Fig. 2.15:Results of HOY on the test set DTLZSphere divided by different functions as potential upper bounds of the runtime.
the spherical and the linear Pareto fronts (Fig. 2.14, top, middle) there is partly a hundredfold magnification of the runtime. HOY’s runtime does not deviate that much due to permutations of the input so that its runtime lies between FPL4’s slow and its fast runs. This might be due to the different techniques of dividing the space into sub-problems. On the randomly generated fronts no significant difference can be observed for different input orders. Further studies on different permutations emphasize these observations.

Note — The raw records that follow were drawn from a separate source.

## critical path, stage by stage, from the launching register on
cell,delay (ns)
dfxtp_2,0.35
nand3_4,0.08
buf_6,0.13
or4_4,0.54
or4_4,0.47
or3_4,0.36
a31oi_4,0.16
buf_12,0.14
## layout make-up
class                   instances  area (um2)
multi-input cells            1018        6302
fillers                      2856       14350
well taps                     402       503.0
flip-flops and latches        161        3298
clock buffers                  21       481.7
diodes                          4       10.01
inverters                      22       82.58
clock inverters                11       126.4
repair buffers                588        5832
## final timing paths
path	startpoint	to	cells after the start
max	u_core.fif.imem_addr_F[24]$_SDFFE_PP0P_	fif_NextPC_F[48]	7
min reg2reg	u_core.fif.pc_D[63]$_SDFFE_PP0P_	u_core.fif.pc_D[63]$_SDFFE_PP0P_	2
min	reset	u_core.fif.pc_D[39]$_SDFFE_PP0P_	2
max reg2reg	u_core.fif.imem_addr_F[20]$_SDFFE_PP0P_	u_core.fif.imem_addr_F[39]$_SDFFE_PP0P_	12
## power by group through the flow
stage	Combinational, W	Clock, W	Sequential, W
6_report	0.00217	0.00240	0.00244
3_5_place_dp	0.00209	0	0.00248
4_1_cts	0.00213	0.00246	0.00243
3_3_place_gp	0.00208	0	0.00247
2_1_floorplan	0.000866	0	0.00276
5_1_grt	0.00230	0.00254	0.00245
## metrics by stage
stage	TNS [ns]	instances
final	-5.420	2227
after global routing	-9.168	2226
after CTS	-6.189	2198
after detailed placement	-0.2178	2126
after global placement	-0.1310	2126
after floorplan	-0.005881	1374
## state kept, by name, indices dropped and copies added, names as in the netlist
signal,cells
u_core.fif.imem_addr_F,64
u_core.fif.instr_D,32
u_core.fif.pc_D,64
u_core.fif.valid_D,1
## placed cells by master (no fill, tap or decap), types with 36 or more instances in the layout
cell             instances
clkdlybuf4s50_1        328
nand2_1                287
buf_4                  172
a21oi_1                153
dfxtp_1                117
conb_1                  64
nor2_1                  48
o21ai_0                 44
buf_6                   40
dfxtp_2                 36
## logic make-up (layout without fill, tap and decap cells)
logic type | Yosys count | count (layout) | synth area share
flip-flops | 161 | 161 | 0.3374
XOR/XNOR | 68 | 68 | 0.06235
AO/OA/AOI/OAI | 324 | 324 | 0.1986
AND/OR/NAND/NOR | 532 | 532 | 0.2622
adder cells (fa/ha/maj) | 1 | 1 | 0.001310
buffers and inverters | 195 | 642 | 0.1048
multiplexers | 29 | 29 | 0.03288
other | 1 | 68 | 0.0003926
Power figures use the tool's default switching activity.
<file path="src/rtl/link_wb_arbiter.sv">
// link_wb_arbiter
//
// Shares the register file's single write port between the pipeline
// writeback stage and branch-with-link (BL) link writes (X30 <= PC+4).
// Link requests wait in a small FIFO and drain into write-port slots that
// writeback leaves idle. Writeback always has priority and is never stalled.
// A writeback to X30 discards every queued link entry, because those entries
// are older and would otherwise overwrite the newer writeback value. The
// newest queued link value is exposed so that read ports can bypass it.
//
// Handshake: a link request is accepted at a rising edge when link_valid and
// link_ready are both 1. link_ready depends only on reset_n and the current
// occupancy, so a pop in the same cycle gives no credit. A request that is
// not accepted is dropped, and upstream must hold it until it is accepted.
//
// Ports:
//   clk              clock, all state updates on the rising edge
//   reset_n          synchronous active-low reset
//   wb_en            writeback requests a register write this cycle
//   wb_reg           writeback destination register
//   wb_data          writeback data
//   link_valid       BL link write request
//   link_pc_plus4    link value (PC+4) destined for X30
//   link_ready       FIFO can accept a link request this cycle
//   rf_we            registered register-file write enable
//   rf_reg           registered register-file write address
//   rf_data          registered register-file write data
//   x30_pending      at least one link write is queued
//   x30_pending_data data of the newest queued link entry
//   fifo_count       number of queued link entries
module link_wb_arbiter #(
    parameter int DEPTH = 4,
    parameter int CNT_W = $clog2(DEPTH + 1)
) (
    input  logic             clk,
    input  logic             reset_n,
    input  logic             wb_en,
    input  logic [4:0]       wb_reg,
    input  logic [63:0]      wb_data,
    input  logic             link_valid,
    input  logic [63:0]      link_pc_plus4,
    output logic             link_ready,
    output logic             rf_we,
    output logic [4:0]       rf_reg,
    output logic [63:0]      rf_data,
    output logic             x30_pending,
    output logic [63:0]      x30_pending_data,
    output logic [CNT_W-1:0] fifo_count
);

    localparam int PTR_W = $clog2(DEPTH);
    localparam logic [CNT_W-1:0] FULL_CNT = CNT_W'(DEPTH);

    logic [63:0]      fifo_q [DEPTH];
    logic [PTR_W-1:0] wptr_q, wptr_d;
    logic [PTR_W-1:0] rptr_q, rptr_d;
    logic [PTR_W-1:0] wr_idx;
    logic [PTR_W-1:0] newest_idx;
    logic [CNT_W-1:0] count_q, count_d;
    logic             rf_we_q, rf_we_d;
    logic [4:0]       rf_reg_q, rf_reg_d;
    logic [63:0]      rf_data_q, rf_data_d;
    logic [63:0]      pend_hold_q;

    logic push;
    logic pop;
    logic wb_write;
    logic flush;

    assign link_ready = reset_n && (count_q < FULL_CNT);
    assign newest_idx = wptr_q - PTR_W'(1);

    always_comb begin
        push     = link_valid && link_ready;
        // X31 is the zero register, so a writeback to it leaves the slot idle.
        wb_write = wb_en && (wb_reg != 5'd31);
        flush    = wb_write && (wb_reg == 5'd30);
        pop      = !wb_write && (count_q != '0);

        wptr_d    = wptr_q;
        rptr_d    = rptr_q;
        count_d   = count_q;
        wr_idx    = wptr_q;
        rf_we_d   = 1'b0;
        rf_reg_d  = rf_reg_q;
        rf_data_d = rf_data_q;

        if (wb_write) begin
            rf_we_d   = 1'b1;
            rf_reg_d  = wb_reg;
            rf_data_d = wb_data;
        end else if (pop) begin
            rf_we_d   = 1'b1;
            rf_reg_d  = 5'd30;
            rf_data_d = fifo_q[rptr_q];
        end

        if (flush) begin
            // Queued entries are older than this X30 writeback and are dropped.
            // A link accepted in the same cycle is younger and restarts the
            // queue at slot 0.
            rptr_d  = '0;
            wr_idx  = '0;
            wptr_d  = push ? PTR_W'(1) : '0;
            count_d = push ? CNT_W'(1) : '0;
        end else begin
            if (push) wptr_d = wptr_q + PTR_W'(1);
            if (pop)  rptr_d = rptr_q + PTR_W'(1);
            if (push && !pop)      count_d = count_q + CNT_W'(1);
            else if (!push && pop) count_d = count_q - CNT_W'(1);
        end
    end

    // Storage needs no reset; occupancy is tracked by count_q alone.
    always_ff @(posedge clk) begin
        if (push) fifo_q[wr_idx] <= link_pc_plus4;
    end

    always_ff @(posedge clk) begin
        if (!reset_n) begin
            wptr_q      <= '0;
            rptr_q      <= '0;
            count_q     <= '0;
            rf_we_q     <= 1'b0;
            rf_reg_q    <= '0;
            rf_data_q   <= '0;
            pend_hold_q <= '0;
        end else begin
            wptr_q      <= wptr_d;
            rptr_q      <= rptr_d;
            count_q     <= count_d;
            rf_we_q     <= rf_we_d;
            rf_reg_q    <= rf_reg_d;
            rf_data_q   <= rf_data_d;
            pend_hold_q <= x30_pending_data;
        end
    end

    assign rf_we            = rf_we_q;
    assign rf_reg           = rf_reg_q;
    assign rf_data          = rf_data_q;
    assign fifo_count       = count_q;
    assign x30_pending      = (count_q != '0);
    // When nothing is queued, the last exposed value is held.
    assign x30_pending_data = x30_pending ? fifo_q[newest_idx] : pend_hold_q;

endmodule

</file>
==> src/rtl/sfifo_param.sv <==
// Parametrised single-clock FIFO with occupancy count, programmable almost flags,
// sticky overflow/underflow and read-valid strobe. Optional parity: define SFIFO_PARITY_EN.
module sfifo_param #(
   parameter int DW     = 16,
   parameter int AW     = 7,
   parameter int AF_LVL = 120,
   parameter int AE_LVL = 8
) (
   input  logic          clk,
   input  logic          rst,
   input  logic          wr_in,
   input  logic [DW-1:0] din_in,
   input  logic          rd_in,
   input  logic          err_clr,
   output logic [DW-1:0] dout,
   output logic          dout_vld,
   output logic          full,
   output logic          empty,
   output logic          afull,
   output logic          aempty,
   output logic [AW:0]   count,
   output logic          ovfl,
`ifdef SFIFO_PARITY_EN
   output logic          perr,
`endif
   output logic          udfl
);

   localparam int DEPTH = 1 << AW;
`ifdef SFIFO_PARITY_EN
   localparam int MW = DW + 1;
`else
   localparam int MW = DW;
`endif

   localparam logic [AW:0] DEPTH_C = (AW+1)'(DEPTH);
   localparam logic [AW:0] AF_C    = (AW+1)'(AF_LVL);
   localparam logic [AW:0] AE_C    = (AW+1)'(AE_LVL);
   localparam logic [AW:0] ONE_C   = (AW+1)'(1);

   logic [MW-1:0] mem [DEPTH];
   logic [AW-1:0] wptr, rptr;
   logic [AW:0]   count_nxt;
   logic          rd_acc, wr_acc, ovfl_set, udfl_set;

   function automatic logic even_par(input logic [DW-1:0] d);
      return ^d;
   endfunction

   assign rd_acc   = rd_in & ~empty;
   // A full FIFO still takes a write when the same edge frees a slot.
   assign wr_acc   = wr_in & (~full | rd_acc);
   assign ovfl_set = wr_in & full & ~rd_acc;
   assign udfl_set = rd_in & empty;

   always_comb begin
      count_nxt = count;
      case ({wr_acc, rd_acc})
         2'b10:   count_nxt = count + ONE_C;
         2'b01:   count_nxt = count - ONE_C;
         default: count_nxt = count;
      endcase
   end

   // Storage array is never reset; only control and the output register are.
   always_ff @(posedge clk) begin
      if (!rst && wr_acc) begin
`ifdef SFIFO_PARITY_EN
         mem[wptr] <= {even_par(din_in), din_in};
`else
         mem[wptr] <= din_in;
`endif
      end
   end

   always_ff @(posedge clk) begin
      if (rst) begin
         wptr     <= '0;
         rptr     <= '0;
         count    <= '0;
         full     <= 1'b0;
         empty    <= 1'b1;
         afull    <= 1'b0;
         aempty   <= 1'b1;
         dout     <= '0;
         dout_vld <= 1'b0;
         ovfl     <= 1'b0;
         udfl     <= 1'b0;
      end else begin
         if (wr_acc) wptr <= wptr + AW'(1);
         if (rd_acc) begin
            rptr <= rptr + AW'(1);
            dout <= mem[rptr][DW-1:0];
         end
         dout_vld <= rd_acc;
         count    <= count_nxt;
         full     <= (count_nxt == DEPTH_C);
         empty    <= (count_nxt == '0);
         afull    <= (count_nxt >= AF_C);
         aempty   <= (count_nxt <= AE_C);
         // A fresh error in the clearing cycle takes priority over the clear.
         ovfl     <= ovfl_set | (ovfl & ~err_clr);
         udfl     <= udfl_set | (udfl & ~err_clr);
      end
   end

`ifdef SFIFO_PARITY_EN
   logic par_bad;
   assign par_bad = rd_acc & (even_par(mem[rptr][DW-1:0]) != mem[rptr][DW]);

   always_ff @(posedge clk) begin
      if (rst) perr <= 1'b0;
      else     perr <= par_bad | (perr & ~err_clr);
   end
`endif

endmodule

Although HOY has a lower worst case runtime, this advantage seem not to strike through for low dimensional sets of the considered size. Larger sets seem to be required to reveal the lower magnitude of the runtime resembling the asymptotic behavior. For the 5- and 6-dimensional data HOY performs better than the slow runs of FPL4 also for small sets.
The indifference of permuting the random sets might be due to the lack of structure so that no adversely constellation is formed. The questions arise how worst case instances might be structured and if they occur at all in the practical application scenario of the algorithms. To get insight to this, other sets featuring different properties shall be considered in future studies. Both algorithms might be improved by the heuristics of While et al. (2005), where it is expected that FPL gains more since there seemed to be easy constellations for it. However, it is unclear how much speed-up can be gained. The HOY serves as a robust method regarding the order of the input.
To visualize the order of the measured runtime, we consider the longest observed runtime on DTLZSphere (sets in reverse order) and divide it by an asymptotic upper bound of md/2 (denoted as ub) as shown in Fig. 2.15 (red symbols). The
graph is not a constant but decreases alluding that the concrete runtime is lower. The blue curve with an additional factor of log(m)/√m seems to be an adequate estimate for this instance. The concrete constant of the runtime is irrelevant here and just reflects processor speed. Small 3-dimensional sets seemed to fall out of the schema, so it is assumed that their runtime is dominated by constants that lose influence on the magnitude for larger sets.